Co-dependency

Co-dependency by definition is a loss of self because you are too busy taking care of others as a means of seeking love and approval because you are afraid of being alone/lonely, abandoned and unloved, so you put up with unhealthy relationships to avoid it. If you find yourself constantly trying to please other people at the expense of your own preferences and needs, that is a symptom of co-dependency.

Some symptoms of co-dependency include:
• Approval seeking or people pleasing.
• Fear of being alone or abandoned.
• Feeling selfish, or guilty for not meeting the needs of others.
• Feeling not good enough, or “too much” or “too little.”
• Irritable when others don’t take your advice.
• Diminishing yourself in order to lift up others.
• Being everyone’s “go to” person.
• Getting caught in others’ trauma and drama.
• Rescuing or fixing others, to your demise.
• Giving ultimatums, or nagging to keep others out of trouble.
• Covering or taking a fall for others.
• Enduring unhealthy relationships to avoid loneliness.
• Giving of your finances and other resources to depletion.
• Having an addict, user, abuser, or narcissist in your life.
• Having self-limiting or self-sabotaging beliefs.
• Over-responsibility or doing more than your fair share.

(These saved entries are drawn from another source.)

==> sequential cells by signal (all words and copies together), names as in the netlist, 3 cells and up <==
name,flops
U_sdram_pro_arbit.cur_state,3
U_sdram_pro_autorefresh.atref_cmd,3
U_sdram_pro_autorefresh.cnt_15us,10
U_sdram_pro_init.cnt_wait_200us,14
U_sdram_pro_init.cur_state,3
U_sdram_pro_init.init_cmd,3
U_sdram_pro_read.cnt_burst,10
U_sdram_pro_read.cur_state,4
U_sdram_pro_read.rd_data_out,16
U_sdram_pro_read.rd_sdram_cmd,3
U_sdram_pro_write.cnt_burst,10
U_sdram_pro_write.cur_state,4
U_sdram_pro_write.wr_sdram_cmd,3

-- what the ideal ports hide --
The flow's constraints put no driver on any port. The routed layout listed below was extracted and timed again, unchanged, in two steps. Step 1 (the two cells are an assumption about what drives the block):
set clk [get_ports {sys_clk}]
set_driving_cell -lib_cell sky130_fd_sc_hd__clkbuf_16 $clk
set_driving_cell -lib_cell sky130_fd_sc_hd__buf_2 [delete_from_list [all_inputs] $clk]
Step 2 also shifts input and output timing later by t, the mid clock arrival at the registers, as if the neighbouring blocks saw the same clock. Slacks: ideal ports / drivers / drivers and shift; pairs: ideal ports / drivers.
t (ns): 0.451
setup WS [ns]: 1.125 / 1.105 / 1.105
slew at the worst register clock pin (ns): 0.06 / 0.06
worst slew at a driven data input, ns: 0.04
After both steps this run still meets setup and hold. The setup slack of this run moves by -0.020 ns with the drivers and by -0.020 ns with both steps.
Context: an optimization exercise on an open-source flow, tuned for small area, a short achievable clock period and few clock cycles. The choices shown serve that exercise and are no tape-out recipe.
The RTL was checked by simulation tests, not by an equivalence proof against the original design.

## MiniSRC
module MiniSRC (
input clr, clk,
input  [31:0] mem_rdata,
output [8:0]  mem_addr,
output [31:0] mem_wdata,
output        mem_we,
input  [31:0] in_port,
output [31:0] out_port,
output        out_we,
output run
);
	reg [31:0] pc;           
	reg [31:0] ir;           
	reg        irv;          
	reg        halted;
	reg        xo;           
	reg        memc;         
	reg        mwe;          
	reg [3:0]  mra;          
	reg [31:0] mdr;
	reg [31:0] outr;
	reg [15:0] rv;           
	wire [4:0] op = ir[31:27];
	wire [3:0] ra = ir[26:23];
	wire [3:0] rb = ir[22:19];
	wire [3:0] rc = ir[18:15];
	wire [31:0] C = {{14{ir[17]}}, ir[17:0]};
	wire op_ld   = op == 5'b00000;
	wire op_ldi  = op == 5'b00001;
	wire op_st   = op == 5'b00010;
	wire op_add  = op == 5'b00011;
	wire op_sub  = op == 5'b00100;
	wire op_and  = op == 5'b00101;
	wire op_or   = op == 5'b00110;
	wire op_shr  = op == 5'b00111;
	wire op_shra = op == 5'b01000;
	wire op_shl  = op == 5'b01001;
	wire op_ror  = op == 5'b01010;
	wire op_rol  = op == 5'b01011;
	wire op_addi = op == 5'b01100;
	wire op_andi = op == 5'b01101;
	wire op_ori  = op == 5'b01110;
	wire op_mul  = op == 5'b01111;
	wire op_div  = op == 5'b10000;
	wire op_neg  = op == 5'b10001;
	wire op_not  = op == 5'b10010;
	wire op_br   = op == 5'b10011;
	wire op_jr   = op == 5'b10100;
	wire op_jal  = op == 5'b10101;
	wire op_in   = op == 5'b10110;
	wire op_out  = op == 5'b10111;
	wire op_mfhi = op == 5'b11000;
	wire op_mflo = op == 5'b11001;
	wire op_halt = op == 5'b11011;
	wire three_reg = op_add | op_sub | op_and | op_or | op_shr | op_shra |
	                 op_shl | op_ror | op_rol;
	wire use_c     = op_ld | op_ldi | op_st | op_addi | op_andi | op_ori | op_br;
	wire base_zero = (op_ld | op_ldi | op_st) && (rb == 4'd0);
	wire [3:0] ad2 = three_reg ? rc : ra;
	wire [31:0] r1, r2;
	wire        we;
	wire [3:0]  widx;
	wire [31:0] wdata;
	RegFile regfile(clk, we, widx, wdata, rv, rb, ad2, r1, r2);
	wire [31:0] a  = base_zero ? 32'b0 : r1;         
	wire [31:0] bo = use_c ? C : r2;
  ...
==> module MiniSRC, before the edit <==
module MiniSRC (
input clr, clk,
input  [31:0] mem_rdata,
output [8:0]  mem_addr,
output [31:0] mem_wdata,
output        mem_we,
input  [31:0] in_port,
output [31:0] out_port,
output        out_we,
output run
);
	reg [31:0] pc;           
	reg [31:0] ir;           
	reg        irv;          
	reg        halted;
	reg        xo;           
	reg        memc;         
	reg        mwe;          
	reg [3:0]  mra;          
	reg [31:0] mdr;
	reg [31:0] outr;
	reg [15:0] rv;           
	wire [4:0] op = ir[31:27];
	wire [3:0] ra = ir[26:23];
	wire [3:0] rb = ir[22:19];
	wire [3:0] rc = ir[18:15];
	wire [31:0] C = {{14{ir[17]}}, ir[17:0]};
	wire op_ld   = op == 5'b00000;
	wire op_ldi  = op == 5'b00001;
	wire op_st   = op == 5'b00010;
	wire op_add  = op == 5'b00011;
	wire op_sub  = op == 5'b00100;
	wire op_and  = op == 5'b00101;
	wire op_or   = op == 5'b00110;
	wire op_shr  = op == 5'b00111;
	wire op_shra = op == 5'b01000;
	wire op_shl  = op == 5'b01001;
	wire op_ror  = op == 5'b01010;
	wire op_rol  = op == 5'b01011;
	wire op_addi = op == 5'b01100;
	wire op_andi = op == 5'b01101;
	wire op_ori  = op == 5'b01110;
	wire op_mul  = op == 5'b01111;
	wire op_div  = op == 5'b10000;
	wire op_neg  = op == 5'b10001;
	wire op_not  = op == 5'b10010;
	wire op_br   = op == 5'b10011;
	wire op_jr   = op == 5'b10100;
	wire op_jal  = op == 5'b10101;
	wire op_in   = op == 5'b10110;
	wire op_out  = op == 5'b10111;
	wire op_mfhi = op == 5'b11000;
	wire op_mflo = op == 5'b11001;
	wire op_halt = op == 5'b11011;
	wire three_reg = op_add | op_sub | op_and | op_or | op_shr | op_shra |
	                 op_shl | op_ror | op_rol;
	wire use_c     = op_ld | op_ldi | op_st | op_addi | op_andi | op_ori | op_br;
	wire base_zero = (op_ld | op_ldi | op_st) && (rb == 4'd0);
	wire [3:0] ad2 = three_reg ? rc : ra;
	wire [31:0] r1, r2;
	wire        we;
	wire [3:0]  widx;
	wire [31:0] wdata;
	RegFile regfile(clk, we, widx, wdata, rv, rb, ad2, r1, r2);
	wire [31:0] a  = base_zero ? 32'b0 : r1;         
	wire [31:0] bo = use_c ? C : r2;
	wire [31:0] hi, neg_lo;
	wire busy;
	wire ex    = irv & ~memc & ~halted;
	wire hazard = op_mul | op_div | op_mfhi | op_mflo;
	wire go    = ex & ~(busy & hazard);
	wire sub_op = op_sub | op_neg;
	wire [31:0] add_x = op_br ? pc : op_neg ? 32'b0 : a;
	wire [31:0] add_y = op_neg ? a : bo;
	wire [31:0] sum;
	wire sum_co;
	AddSk #(32) alu_add(add_x, sub_op ? ~add_y : add_y, sub_op, sum, sum_co);
	wire [31:0] sh_v;
	Shifter shifter(a, r2, op_shl | op_rol, op_shra, op_ror | op_rol, sh_v);
	reg [31:0] xres;
	always @(*) begin
		case (op)
			5'b00101, 5'b01101: xres = a & bo;
			5'b00110, 5'b01110: xres = a | bo;
			5'b00111, 5'b01000, 5'b01001, 5'b01010, 5'b01011: xres = sh_v;
			5'b10010: xres = ~a;
			5'b10110: xres = in_port;
			5'b11000: xres = hi;
			5'b11001: xres = neg_lo;
			5'b10101: xres = pc;
			default:  xres = sum;
		endcase
	end
	wire wr_x = op_ldi | three_reg | op_addi | op_andi | op_ori | op_neg |
	            op_not | op_in | op_mfhi | op_mflo | op_jal;
	assign we    = (go & wr_x) | (memc & ~mwe);
	assign widx  = memc ? mra : (op_jal ? 4'd15 : ra);
	assign wdata = memc ? mem_rdata : xres;
	wire zero = (r2 == 32'b0);
	reg cond;
	always @(*) begin
		case (ir[20:19])
			2'b00: cond = zero;
			2'b01: cond = ~zero;
			2'b10: cond = ~r2[31];
			default: cond = r2[31];
		endcase
	end
	wire [31:0] btarget = sum;
	wire redirect = go & ((op_br & cond) | op_jr | op_jal);
	wire [31:0] rtarget = op_br ? btarget : (op_jal && ra == 4'd15) ? pc : r2;
	wire fetch = ~halted & ~memc & (~irv | go);
	wire [31:0] pc_inc;
	IncRC #(32) pc_add(pc, 1'b1, pc_inc);
	wire [31:0] pc_next  = redirect ? rtarget : fetch ? pc_inc : pc;
	wire        xo_next  = redirect ? 1'b0 : fetch ? (mem_rdata[31:27] == 5'b10111) : xo;
	wire        memc_next = go & (op_ld | op_st);
	wire        halt_next = halted | (go & op_halt);
	reg  [8:0]  maddr;
	reg         owe;
	reg         running;
	always @(posedge clk or posedge clr) begin
		if (clr) begin
			pc <= 32'b0; irv <= 1'b0; xo <= 1'b0; halted <= 1'b0; memc <= 1'b0; mwe <= 1'b0;
			outr <= 32'b0; rv <= 16'b0; maddr <= 9'b0; owe <= 1'b0; running <= 1'b1;
		end else begin
			memc <= memc_next;
			mwe <= go & op_st;
			halted <= halt_next;
			running <= ~halt_next;
			owe <= xo_next & ~memc_next & ~halt_next;
			xo <= xo_next;
			pc <= pc_next;
			maddr <= memc_next ? sum[8:0] : pc_next[8:0];
			if (we) rv[widx] <= 1'b1;
			if (go & op_out) outr <= r2;
			if (redirect) irv <= 1'b0;
			else if (fetch) irv <= 1'b1;
		end
	end
	always @(posedge clk) begin
		if (fetch) ir <= mem_rdata;
		if (go & (op_ld | op_st)) begin
			mra <= ra;
			mdr <= (ra == 4'd0) ? 32'b0 : r2;
		end
	end
	assign mem_addr  = maddr;
	assign mem_wdata = mdr;
	assign mem_we    = mwe;
	assign out_port  = outr;
	assign out_we    = owe;
	assign run       = running;
	MulDiv muldiv(clk, clr, go & op_mul, go & op_div, r2, r1, hi, neg_lo, busy);
endmodule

Co-dependents find themselves in one-sided relationships as giving and receiving is not in balance due to their unhealthy means of seeking love and approval. A healthy relationship is based on a balance in giving and receiving which allows each to remain centred and respectful of their own needs as well as those of others. By creating one-sided relationships you are disabling yourself from your own authenticity and continue to enable others as you also deprive the person you are sheltering of the lessons they need to learn and grow. The truth is; you can only give so much for so long before you start suffering and need help yourself. Your approval seeking is actually an embedded fear of abandonment – of being alone/lonely and unloved somewhere in your subconscious but these fears can be transformed so that unhealthy relationships either become healthy and balanced, or they fall away.